**THE PROBLEM**
Needed from the data below: every line from the one with "-- registers in" up to and including the one with "out_cnt[1] | -0.48 | 9 |", repeated exactly and with nothing else.

**SUPPLIED INFORMATION**

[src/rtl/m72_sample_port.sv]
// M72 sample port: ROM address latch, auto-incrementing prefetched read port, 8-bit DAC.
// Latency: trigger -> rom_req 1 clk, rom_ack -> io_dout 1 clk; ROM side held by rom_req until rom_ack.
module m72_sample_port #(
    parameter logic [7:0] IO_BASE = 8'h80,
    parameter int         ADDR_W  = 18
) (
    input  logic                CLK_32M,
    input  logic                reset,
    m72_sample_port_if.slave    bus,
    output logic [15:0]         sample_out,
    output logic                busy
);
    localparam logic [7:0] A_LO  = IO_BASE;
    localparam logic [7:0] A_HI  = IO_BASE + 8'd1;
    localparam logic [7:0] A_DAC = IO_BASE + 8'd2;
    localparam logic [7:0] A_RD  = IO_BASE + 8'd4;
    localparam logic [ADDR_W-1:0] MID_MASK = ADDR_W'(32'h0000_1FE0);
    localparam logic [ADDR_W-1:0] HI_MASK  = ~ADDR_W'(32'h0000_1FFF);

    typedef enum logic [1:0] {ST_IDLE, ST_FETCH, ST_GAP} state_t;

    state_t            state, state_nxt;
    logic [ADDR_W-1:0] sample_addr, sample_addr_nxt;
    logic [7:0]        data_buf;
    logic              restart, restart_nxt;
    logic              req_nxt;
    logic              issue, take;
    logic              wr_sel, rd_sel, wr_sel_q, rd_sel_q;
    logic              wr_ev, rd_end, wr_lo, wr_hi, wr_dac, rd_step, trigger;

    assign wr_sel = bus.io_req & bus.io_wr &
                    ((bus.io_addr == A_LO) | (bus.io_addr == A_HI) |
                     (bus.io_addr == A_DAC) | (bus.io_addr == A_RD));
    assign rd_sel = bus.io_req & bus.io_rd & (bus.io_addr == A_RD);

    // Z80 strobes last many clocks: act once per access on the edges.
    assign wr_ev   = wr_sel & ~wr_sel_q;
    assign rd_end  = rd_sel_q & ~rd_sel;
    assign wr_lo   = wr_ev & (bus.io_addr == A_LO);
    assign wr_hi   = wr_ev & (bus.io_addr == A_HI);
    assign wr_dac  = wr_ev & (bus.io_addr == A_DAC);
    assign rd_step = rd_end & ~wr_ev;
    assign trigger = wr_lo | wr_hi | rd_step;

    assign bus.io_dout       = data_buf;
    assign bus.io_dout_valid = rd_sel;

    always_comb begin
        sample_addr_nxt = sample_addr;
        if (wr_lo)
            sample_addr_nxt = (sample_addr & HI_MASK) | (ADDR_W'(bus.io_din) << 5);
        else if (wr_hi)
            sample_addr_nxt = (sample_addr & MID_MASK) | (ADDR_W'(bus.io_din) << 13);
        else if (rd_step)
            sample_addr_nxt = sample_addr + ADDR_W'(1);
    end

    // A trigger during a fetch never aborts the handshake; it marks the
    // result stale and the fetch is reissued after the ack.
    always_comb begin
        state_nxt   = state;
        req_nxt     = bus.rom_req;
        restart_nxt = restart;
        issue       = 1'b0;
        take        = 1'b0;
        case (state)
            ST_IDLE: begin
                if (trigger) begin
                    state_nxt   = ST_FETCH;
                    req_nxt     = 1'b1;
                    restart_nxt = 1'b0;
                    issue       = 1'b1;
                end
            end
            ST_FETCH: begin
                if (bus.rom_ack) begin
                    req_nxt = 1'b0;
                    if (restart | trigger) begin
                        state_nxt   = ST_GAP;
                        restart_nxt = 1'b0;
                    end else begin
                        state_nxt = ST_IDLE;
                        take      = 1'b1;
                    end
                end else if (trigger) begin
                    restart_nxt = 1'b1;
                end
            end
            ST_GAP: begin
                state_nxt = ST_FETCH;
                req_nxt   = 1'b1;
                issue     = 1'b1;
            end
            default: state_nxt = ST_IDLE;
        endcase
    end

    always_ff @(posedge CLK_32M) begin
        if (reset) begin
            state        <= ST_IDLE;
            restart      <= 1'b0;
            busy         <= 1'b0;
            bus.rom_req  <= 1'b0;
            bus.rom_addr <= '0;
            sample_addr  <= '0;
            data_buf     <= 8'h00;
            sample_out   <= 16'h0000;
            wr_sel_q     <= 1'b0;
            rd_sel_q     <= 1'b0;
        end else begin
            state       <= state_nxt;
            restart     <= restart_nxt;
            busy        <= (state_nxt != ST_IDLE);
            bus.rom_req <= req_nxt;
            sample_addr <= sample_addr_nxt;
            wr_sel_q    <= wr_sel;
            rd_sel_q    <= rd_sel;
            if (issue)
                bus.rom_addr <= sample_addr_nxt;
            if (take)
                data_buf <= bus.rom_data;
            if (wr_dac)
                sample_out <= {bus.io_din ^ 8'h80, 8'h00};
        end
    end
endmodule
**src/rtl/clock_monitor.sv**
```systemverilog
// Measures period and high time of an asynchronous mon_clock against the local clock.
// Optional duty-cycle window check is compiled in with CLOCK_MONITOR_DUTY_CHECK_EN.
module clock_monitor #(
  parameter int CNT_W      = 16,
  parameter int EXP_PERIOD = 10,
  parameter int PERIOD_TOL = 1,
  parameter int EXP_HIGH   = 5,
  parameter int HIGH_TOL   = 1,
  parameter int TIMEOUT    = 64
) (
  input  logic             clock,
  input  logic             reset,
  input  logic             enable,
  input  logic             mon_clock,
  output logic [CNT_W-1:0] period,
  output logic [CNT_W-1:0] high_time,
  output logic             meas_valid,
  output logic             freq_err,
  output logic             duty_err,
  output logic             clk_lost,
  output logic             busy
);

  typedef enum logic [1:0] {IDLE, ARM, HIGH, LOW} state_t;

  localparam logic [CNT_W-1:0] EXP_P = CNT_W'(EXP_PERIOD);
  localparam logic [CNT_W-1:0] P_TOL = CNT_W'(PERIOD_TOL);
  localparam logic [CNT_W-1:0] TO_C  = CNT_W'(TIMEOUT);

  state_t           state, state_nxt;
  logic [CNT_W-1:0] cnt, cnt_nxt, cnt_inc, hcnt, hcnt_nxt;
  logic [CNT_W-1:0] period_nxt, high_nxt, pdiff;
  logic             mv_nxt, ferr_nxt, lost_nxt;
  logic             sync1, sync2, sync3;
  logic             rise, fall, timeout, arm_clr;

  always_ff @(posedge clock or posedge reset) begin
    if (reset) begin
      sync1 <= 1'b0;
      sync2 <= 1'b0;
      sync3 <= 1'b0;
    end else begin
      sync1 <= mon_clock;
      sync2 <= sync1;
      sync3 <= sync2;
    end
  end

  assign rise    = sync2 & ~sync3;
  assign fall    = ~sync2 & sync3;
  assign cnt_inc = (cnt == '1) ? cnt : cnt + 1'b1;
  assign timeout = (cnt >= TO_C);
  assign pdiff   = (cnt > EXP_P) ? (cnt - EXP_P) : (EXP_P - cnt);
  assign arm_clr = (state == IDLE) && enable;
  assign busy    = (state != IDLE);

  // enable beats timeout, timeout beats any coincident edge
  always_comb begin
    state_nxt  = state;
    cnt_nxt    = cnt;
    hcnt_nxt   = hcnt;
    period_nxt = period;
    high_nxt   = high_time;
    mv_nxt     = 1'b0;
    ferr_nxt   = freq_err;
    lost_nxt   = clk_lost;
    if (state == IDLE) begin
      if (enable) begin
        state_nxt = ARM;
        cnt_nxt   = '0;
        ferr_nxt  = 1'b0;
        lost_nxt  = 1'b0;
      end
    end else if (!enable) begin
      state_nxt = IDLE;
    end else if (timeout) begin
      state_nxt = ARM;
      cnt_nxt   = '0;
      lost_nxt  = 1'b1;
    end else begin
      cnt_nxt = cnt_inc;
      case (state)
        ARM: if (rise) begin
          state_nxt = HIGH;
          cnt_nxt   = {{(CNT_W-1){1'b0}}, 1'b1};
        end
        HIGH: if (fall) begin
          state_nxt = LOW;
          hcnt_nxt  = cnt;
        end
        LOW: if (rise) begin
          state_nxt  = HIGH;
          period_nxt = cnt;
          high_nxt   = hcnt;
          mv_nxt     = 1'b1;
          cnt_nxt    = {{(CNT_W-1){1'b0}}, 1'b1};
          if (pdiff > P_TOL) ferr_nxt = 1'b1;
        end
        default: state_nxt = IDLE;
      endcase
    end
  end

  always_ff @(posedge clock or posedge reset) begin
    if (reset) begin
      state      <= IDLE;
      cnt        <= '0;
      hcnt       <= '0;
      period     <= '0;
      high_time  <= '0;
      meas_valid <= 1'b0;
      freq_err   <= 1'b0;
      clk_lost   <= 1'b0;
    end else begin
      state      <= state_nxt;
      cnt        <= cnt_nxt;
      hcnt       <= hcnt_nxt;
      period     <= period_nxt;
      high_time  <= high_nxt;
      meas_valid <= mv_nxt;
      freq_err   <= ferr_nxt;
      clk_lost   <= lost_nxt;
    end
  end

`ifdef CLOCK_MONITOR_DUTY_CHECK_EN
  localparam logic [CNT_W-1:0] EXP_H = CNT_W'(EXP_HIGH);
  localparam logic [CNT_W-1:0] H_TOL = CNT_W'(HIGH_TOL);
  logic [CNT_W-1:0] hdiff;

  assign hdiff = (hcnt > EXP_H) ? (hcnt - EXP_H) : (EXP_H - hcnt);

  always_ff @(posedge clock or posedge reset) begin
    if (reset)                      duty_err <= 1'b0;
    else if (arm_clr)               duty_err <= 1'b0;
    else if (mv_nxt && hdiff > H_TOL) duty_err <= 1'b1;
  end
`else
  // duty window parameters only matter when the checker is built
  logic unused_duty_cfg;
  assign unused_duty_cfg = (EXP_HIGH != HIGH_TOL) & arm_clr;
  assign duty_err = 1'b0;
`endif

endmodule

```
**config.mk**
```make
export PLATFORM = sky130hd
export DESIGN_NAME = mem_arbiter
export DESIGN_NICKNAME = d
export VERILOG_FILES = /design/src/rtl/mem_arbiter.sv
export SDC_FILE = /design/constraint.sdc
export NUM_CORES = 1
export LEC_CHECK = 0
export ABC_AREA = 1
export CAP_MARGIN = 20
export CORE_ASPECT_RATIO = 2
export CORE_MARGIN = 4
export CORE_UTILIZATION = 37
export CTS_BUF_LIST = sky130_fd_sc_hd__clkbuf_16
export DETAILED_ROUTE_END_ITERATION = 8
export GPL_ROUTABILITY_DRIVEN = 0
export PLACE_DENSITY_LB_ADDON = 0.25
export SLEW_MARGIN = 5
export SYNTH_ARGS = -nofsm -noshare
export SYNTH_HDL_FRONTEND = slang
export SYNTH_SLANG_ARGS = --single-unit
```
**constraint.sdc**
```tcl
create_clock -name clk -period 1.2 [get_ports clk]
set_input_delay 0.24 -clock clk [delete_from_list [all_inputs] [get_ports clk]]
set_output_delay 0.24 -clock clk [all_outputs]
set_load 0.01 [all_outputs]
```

--

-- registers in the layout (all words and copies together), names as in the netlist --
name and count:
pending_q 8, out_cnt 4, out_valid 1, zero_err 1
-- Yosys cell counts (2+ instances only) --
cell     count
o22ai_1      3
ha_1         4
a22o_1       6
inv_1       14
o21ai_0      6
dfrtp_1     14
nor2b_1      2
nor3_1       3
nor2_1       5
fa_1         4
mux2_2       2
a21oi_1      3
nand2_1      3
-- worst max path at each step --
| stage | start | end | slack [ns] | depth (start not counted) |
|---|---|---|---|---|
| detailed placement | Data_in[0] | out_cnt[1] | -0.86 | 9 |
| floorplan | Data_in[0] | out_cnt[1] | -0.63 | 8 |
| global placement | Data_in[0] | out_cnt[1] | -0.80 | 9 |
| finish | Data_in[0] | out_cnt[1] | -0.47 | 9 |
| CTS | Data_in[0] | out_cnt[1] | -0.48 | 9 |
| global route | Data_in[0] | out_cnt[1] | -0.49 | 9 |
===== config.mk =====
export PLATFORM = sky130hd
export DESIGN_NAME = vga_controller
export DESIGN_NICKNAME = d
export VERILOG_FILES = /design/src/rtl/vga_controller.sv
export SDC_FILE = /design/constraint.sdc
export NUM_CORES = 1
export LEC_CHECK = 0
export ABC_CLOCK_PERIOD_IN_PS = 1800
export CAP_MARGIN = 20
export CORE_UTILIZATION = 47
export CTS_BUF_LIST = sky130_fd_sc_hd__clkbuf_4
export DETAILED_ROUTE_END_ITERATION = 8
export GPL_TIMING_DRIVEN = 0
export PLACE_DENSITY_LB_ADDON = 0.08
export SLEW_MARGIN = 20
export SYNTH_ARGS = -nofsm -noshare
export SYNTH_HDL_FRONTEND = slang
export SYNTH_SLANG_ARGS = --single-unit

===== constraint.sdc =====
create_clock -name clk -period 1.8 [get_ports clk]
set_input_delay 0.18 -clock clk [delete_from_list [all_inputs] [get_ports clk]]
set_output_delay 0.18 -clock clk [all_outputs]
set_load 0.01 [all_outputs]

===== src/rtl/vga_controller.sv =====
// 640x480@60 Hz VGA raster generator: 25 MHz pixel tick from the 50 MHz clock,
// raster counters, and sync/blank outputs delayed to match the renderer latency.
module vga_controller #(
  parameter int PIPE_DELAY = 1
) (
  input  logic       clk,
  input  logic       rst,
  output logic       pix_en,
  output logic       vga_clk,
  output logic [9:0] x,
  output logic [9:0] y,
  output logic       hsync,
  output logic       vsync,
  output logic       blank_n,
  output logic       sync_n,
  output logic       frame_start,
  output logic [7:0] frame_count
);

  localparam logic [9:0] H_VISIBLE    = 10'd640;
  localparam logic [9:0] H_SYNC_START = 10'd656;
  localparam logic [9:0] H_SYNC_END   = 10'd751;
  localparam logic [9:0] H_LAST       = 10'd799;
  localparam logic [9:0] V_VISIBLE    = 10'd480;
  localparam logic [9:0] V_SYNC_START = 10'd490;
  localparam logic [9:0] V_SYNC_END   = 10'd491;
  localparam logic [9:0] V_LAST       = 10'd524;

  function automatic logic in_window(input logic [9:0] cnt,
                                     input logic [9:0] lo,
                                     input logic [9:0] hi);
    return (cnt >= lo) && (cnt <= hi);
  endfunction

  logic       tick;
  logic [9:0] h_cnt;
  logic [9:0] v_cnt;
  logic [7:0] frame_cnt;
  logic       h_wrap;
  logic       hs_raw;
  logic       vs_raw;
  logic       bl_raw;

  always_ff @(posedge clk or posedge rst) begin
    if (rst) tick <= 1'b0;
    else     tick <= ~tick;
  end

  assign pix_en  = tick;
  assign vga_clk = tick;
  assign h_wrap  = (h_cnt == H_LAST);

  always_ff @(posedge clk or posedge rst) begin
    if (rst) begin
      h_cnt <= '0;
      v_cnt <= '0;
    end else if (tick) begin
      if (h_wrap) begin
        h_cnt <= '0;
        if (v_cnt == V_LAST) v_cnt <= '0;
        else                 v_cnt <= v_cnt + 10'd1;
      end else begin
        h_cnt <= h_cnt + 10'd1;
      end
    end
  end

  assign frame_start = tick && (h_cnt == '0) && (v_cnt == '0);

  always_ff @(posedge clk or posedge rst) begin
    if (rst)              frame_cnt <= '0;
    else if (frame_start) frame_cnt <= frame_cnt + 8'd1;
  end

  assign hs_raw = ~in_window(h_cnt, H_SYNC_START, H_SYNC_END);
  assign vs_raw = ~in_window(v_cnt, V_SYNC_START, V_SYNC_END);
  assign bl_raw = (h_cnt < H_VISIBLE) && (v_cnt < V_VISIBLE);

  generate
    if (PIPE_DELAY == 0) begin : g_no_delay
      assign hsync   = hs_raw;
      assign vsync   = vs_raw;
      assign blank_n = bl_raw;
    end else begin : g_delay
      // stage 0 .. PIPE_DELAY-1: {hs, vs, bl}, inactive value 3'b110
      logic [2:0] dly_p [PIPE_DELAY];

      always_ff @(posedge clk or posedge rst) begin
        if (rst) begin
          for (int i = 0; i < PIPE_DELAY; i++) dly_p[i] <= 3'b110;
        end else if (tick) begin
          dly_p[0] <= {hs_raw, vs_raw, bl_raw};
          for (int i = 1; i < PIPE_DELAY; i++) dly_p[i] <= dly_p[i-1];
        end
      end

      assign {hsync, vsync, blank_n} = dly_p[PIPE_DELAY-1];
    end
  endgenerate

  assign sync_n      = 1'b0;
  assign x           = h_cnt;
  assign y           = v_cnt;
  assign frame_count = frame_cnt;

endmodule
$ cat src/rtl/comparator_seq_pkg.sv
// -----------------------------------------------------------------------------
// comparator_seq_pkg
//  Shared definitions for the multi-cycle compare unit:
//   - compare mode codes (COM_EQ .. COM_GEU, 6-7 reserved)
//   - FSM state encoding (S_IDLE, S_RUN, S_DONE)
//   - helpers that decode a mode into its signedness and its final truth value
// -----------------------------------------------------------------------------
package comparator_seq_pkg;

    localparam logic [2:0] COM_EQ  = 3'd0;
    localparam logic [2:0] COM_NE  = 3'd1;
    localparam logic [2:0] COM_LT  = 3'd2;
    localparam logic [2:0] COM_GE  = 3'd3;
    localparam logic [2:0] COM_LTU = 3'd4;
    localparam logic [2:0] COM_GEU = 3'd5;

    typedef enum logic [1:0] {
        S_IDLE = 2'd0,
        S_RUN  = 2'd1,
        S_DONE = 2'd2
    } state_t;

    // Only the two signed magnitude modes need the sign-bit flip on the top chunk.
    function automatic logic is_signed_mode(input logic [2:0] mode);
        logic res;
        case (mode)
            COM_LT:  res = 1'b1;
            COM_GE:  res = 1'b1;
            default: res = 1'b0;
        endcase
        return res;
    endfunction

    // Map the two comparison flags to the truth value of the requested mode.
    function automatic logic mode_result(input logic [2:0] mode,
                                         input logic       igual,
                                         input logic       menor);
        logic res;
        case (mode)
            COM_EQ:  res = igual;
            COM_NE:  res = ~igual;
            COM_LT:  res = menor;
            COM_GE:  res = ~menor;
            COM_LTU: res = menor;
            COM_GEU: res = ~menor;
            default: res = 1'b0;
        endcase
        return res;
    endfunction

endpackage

**SOLUTION TO THIS TASK**
-- registers in the layout (all words and copies together), names as in the netlist --
name and count:
pending_q 8, out_cnt 4, out_valid 1, zero_err 1
-- Yosys cell counts (2+ instances only) --
cell     count
o22ai_1      3
ha_1         4
a22o_1       6
inv_1       14
o21ai_0      6
dfrtp_1     14
nor2b_1      2
nor3_1       3
nor2_1       5
fa_1         4
mux2_2       2
a21oi_1      3
nand2_1      3
-- worst max path at each step --
| stage | start | end | slack [ns] | depth (start not counted) |
|---|---|---|---|---|
| detailed placement | Data_in[0] | out_cnt[1] | -0.86 | 9 |
| floorplan | Data_in[0] | out_cnt[1] | -0.63 | 8 |
| global placement | Data_in[0] | out_cnt[1] | -0.80 | 9 |
| finish | Data_in[0] | out_cnt[1] | -0.47 | 9 |
| CTS | Data_in[0] | out_cnt[1] | -0.48 | 9 |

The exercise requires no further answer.